[Saved entries]

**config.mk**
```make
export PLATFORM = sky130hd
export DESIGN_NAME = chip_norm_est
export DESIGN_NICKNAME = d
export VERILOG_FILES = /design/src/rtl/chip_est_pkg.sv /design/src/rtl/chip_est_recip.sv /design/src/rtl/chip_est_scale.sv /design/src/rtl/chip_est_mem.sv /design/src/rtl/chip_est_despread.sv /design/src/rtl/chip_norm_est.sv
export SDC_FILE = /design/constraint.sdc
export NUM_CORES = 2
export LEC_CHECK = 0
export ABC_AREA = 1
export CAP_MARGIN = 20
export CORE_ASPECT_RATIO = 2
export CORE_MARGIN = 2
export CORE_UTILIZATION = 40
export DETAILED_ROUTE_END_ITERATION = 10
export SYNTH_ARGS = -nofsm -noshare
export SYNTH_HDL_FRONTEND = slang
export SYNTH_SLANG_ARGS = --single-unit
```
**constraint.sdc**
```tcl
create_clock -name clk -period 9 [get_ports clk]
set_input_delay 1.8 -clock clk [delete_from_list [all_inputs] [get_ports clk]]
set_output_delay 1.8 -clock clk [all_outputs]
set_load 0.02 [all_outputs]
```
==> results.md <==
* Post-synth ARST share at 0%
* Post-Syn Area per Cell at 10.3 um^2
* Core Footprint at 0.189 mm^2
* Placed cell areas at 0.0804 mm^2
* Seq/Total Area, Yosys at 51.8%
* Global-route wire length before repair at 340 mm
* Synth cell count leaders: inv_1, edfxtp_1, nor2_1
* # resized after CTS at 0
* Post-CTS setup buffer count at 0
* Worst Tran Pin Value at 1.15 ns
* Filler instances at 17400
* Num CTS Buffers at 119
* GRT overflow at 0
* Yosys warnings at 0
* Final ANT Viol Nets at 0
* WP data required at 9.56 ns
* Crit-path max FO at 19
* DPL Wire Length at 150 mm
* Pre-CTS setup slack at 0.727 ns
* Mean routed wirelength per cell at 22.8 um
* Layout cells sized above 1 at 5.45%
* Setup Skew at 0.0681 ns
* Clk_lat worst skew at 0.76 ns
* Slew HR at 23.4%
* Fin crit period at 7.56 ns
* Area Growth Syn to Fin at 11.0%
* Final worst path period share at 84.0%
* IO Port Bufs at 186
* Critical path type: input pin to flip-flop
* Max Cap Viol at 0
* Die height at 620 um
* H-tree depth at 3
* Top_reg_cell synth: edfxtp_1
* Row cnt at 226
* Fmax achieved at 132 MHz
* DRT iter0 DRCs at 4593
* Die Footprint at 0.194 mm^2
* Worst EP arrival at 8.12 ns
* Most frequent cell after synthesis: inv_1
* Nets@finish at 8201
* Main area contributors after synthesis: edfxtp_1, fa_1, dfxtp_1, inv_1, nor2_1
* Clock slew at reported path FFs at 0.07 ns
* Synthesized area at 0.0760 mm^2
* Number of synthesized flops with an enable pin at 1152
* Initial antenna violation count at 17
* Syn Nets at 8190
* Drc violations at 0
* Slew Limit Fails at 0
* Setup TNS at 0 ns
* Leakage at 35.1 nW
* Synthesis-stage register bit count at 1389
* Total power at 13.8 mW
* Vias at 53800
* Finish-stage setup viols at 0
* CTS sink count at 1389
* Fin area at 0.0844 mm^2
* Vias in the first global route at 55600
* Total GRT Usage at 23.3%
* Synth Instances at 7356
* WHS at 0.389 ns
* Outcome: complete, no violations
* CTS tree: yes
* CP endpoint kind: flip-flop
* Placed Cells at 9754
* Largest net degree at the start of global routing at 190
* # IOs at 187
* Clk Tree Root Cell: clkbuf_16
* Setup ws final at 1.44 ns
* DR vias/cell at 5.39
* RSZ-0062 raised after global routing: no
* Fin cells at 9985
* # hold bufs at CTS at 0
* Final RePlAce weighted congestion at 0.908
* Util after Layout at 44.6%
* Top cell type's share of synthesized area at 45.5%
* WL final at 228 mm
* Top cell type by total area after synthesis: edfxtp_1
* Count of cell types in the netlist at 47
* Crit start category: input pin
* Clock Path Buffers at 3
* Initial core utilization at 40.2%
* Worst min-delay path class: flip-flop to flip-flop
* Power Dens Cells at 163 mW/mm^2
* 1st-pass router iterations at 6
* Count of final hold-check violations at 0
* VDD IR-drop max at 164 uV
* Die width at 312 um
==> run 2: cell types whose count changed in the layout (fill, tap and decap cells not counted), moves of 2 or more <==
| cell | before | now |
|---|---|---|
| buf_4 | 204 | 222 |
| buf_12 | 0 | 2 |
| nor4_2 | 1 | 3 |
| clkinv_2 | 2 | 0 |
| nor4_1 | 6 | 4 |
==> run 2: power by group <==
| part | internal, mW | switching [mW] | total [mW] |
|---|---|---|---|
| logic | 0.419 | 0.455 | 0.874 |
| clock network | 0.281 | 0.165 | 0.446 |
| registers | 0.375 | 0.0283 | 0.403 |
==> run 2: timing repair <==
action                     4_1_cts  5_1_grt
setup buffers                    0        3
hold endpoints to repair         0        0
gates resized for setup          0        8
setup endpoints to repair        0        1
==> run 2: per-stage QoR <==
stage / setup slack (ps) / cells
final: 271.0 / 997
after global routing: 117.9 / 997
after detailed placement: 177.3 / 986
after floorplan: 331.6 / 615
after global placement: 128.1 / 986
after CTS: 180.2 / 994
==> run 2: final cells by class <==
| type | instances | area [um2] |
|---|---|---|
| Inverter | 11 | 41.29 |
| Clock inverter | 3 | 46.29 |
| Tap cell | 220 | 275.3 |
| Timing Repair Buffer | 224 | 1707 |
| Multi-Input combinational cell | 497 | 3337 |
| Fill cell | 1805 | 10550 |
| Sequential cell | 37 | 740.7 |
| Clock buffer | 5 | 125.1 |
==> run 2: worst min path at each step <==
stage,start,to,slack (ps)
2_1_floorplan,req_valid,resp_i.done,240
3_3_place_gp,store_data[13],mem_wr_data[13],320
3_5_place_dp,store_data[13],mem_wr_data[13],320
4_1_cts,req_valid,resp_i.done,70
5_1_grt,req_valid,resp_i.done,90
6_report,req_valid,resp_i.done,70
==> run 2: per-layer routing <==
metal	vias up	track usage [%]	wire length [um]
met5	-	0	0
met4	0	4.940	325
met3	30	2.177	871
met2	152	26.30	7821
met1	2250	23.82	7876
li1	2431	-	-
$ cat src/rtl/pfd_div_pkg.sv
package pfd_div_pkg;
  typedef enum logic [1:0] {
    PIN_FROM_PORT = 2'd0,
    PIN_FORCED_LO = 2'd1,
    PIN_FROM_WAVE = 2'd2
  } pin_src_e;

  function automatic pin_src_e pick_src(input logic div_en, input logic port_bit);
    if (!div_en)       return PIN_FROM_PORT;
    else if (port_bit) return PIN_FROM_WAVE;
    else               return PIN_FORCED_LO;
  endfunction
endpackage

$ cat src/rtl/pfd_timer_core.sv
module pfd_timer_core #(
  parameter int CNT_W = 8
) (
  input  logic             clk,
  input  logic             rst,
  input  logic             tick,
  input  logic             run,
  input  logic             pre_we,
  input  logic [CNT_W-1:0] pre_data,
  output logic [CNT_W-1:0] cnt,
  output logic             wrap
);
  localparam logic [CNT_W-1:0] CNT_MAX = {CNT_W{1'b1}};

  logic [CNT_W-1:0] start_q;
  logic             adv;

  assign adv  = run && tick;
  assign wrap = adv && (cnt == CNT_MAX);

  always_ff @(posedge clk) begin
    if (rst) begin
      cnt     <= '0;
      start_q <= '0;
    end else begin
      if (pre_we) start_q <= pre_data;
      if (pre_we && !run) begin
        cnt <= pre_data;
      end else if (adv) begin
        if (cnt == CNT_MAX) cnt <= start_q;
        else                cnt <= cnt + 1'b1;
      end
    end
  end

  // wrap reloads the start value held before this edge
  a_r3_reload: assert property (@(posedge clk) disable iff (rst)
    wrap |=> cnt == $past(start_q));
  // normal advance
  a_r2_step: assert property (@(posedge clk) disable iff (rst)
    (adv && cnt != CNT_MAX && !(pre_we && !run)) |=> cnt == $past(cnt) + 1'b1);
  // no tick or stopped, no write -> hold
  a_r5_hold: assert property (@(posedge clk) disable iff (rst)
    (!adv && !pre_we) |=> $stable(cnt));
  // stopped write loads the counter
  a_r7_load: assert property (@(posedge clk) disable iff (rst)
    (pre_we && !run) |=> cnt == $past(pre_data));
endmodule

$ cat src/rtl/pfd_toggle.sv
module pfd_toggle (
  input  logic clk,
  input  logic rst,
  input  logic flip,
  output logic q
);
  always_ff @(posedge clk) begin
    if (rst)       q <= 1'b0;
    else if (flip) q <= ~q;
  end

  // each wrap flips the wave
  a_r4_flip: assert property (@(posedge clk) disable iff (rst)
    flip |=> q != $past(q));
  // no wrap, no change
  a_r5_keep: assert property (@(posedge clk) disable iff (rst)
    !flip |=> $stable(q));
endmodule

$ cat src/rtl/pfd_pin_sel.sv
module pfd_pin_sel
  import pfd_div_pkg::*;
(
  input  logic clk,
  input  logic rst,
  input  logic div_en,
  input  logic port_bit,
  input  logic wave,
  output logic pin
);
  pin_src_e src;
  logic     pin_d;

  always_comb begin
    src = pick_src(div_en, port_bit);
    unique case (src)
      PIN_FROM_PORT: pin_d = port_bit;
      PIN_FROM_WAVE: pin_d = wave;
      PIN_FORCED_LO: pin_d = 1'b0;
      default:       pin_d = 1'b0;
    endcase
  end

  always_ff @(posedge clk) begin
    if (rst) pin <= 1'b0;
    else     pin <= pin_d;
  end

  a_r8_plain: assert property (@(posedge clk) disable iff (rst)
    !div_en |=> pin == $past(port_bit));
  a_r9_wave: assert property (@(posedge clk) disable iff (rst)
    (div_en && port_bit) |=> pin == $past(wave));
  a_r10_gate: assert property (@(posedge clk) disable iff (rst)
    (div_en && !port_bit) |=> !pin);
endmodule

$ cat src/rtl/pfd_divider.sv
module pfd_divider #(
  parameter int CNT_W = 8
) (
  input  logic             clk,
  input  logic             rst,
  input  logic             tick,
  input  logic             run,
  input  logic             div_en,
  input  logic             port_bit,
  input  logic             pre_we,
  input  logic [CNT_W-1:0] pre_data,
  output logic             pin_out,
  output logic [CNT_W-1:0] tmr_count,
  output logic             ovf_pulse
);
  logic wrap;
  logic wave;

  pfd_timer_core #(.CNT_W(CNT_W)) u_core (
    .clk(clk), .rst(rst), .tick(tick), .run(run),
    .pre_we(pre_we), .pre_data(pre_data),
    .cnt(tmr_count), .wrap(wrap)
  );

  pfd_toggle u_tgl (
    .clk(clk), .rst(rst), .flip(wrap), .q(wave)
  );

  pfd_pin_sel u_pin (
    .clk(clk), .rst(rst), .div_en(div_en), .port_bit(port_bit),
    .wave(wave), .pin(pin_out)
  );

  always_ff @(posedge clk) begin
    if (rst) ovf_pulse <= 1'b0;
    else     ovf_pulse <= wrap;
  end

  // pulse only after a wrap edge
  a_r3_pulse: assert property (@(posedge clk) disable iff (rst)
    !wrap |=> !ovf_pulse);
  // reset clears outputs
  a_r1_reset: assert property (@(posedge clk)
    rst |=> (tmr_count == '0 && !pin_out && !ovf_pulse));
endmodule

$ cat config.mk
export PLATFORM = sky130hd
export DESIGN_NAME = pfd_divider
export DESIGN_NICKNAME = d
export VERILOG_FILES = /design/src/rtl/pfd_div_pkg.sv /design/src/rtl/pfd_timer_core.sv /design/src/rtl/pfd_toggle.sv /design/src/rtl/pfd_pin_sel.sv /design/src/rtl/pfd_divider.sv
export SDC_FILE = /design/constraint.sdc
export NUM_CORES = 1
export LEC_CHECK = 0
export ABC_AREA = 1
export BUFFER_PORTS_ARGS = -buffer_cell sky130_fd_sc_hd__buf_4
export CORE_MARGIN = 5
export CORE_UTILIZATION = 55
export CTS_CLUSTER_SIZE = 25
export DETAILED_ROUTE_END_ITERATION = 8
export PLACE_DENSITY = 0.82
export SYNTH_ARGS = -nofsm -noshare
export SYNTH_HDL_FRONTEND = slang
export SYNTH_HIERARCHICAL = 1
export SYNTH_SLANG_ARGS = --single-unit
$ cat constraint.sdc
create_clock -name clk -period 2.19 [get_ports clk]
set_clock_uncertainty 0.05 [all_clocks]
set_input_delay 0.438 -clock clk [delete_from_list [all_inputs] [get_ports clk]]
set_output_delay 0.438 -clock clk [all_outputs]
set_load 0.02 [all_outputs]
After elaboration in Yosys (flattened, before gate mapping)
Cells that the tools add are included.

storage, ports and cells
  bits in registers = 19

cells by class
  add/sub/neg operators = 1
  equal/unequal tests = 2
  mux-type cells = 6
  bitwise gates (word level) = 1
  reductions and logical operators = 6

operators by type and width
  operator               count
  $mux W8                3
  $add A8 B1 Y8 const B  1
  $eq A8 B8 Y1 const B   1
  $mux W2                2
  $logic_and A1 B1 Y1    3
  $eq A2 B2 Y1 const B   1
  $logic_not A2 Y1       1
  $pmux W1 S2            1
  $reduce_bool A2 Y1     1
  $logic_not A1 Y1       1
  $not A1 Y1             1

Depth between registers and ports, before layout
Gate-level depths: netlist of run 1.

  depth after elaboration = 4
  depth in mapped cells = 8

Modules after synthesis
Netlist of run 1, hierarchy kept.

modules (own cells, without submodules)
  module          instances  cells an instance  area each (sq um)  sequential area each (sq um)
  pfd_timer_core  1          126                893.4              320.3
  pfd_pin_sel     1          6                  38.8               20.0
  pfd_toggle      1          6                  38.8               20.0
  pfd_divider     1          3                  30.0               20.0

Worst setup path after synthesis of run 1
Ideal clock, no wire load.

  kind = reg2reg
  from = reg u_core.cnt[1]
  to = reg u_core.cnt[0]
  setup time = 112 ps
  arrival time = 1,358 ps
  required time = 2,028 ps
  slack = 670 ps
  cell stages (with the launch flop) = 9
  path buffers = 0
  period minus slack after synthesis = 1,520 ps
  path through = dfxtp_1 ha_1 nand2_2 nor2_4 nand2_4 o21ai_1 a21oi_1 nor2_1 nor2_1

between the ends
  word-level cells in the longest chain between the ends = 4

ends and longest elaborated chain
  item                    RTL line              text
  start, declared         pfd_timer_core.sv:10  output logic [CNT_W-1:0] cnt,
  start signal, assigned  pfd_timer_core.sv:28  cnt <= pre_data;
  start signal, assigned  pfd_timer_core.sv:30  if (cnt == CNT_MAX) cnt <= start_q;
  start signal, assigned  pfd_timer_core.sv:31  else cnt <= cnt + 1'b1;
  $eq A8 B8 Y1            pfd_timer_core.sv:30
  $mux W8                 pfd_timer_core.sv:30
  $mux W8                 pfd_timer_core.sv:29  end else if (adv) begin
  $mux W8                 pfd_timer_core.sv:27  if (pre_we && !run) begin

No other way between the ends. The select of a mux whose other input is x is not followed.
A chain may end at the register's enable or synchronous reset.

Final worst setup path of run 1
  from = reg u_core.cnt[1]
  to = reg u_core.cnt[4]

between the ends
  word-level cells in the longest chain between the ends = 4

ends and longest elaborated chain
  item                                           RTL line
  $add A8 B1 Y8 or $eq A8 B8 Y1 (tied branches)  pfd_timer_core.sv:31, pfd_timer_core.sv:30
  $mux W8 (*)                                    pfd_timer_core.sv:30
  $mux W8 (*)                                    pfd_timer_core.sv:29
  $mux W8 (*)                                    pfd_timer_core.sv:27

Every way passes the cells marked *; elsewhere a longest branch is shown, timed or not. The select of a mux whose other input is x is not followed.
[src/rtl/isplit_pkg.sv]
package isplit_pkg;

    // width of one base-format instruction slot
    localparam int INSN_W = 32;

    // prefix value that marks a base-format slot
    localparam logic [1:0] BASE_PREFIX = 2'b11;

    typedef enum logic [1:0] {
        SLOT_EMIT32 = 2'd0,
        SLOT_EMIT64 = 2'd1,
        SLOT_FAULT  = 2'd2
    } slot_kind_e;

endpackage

* _What is needed_:
The required output is every line above from the one with "after synthesis: inv_1" down to the one with "Layout at 44.6%", restated word for word, ends included.

* _Output of the exercise_:
* Most frequent cell after synthesis: inv_1
* Nets@finish at 8201
* Main area contributors after synthesis: edfxtp_1, fa_1, dfxtp_1, inv_1, nor2_1
* Clock slew at reported path FFs at 0.07 ns
* Synthesized area at 0.0760 mm^2
* Number of synthesized flops with an enable pin at 1152
* Initial antenna violation count at 17
* Syn Nets at 8190
* Drc violations at 0
* Slew Limit Fails at 0
* Setup TNS at 0 ns
* Leakage at 35.1 nW
* Synthesis-stage register bit count at 1389
* Total power at 13.8 mW
* Vias at 53800
* Finish-stage setup viols at 0
* CTS sink count at 1389
* Fin area at 0.0844 mm^2
* Vias in the first global route at 55600
* Total GRT Usage at 23.3%
* Synth Instances at 7356
* WHS at 0.389 ns
* Outcome: complete, no violations
* CTS tree: yes
* CP endpoint kind: flip-flop
* Placed Cells at 9754
* Largest net degree at the start of global routing at 190
* # IOs at 187
* Clk Tree Root Cell: clkbuf_16
* Setup ws final at 1.44 ns
* DR vias/cell at 5.39
* RSZ-0062 raised after global routing: no
* Fin cells at 9985
* # hold bufs at CTS at 0
* Final RePlAce weighted congestion at 0.908
* Util after Layout at 44.6%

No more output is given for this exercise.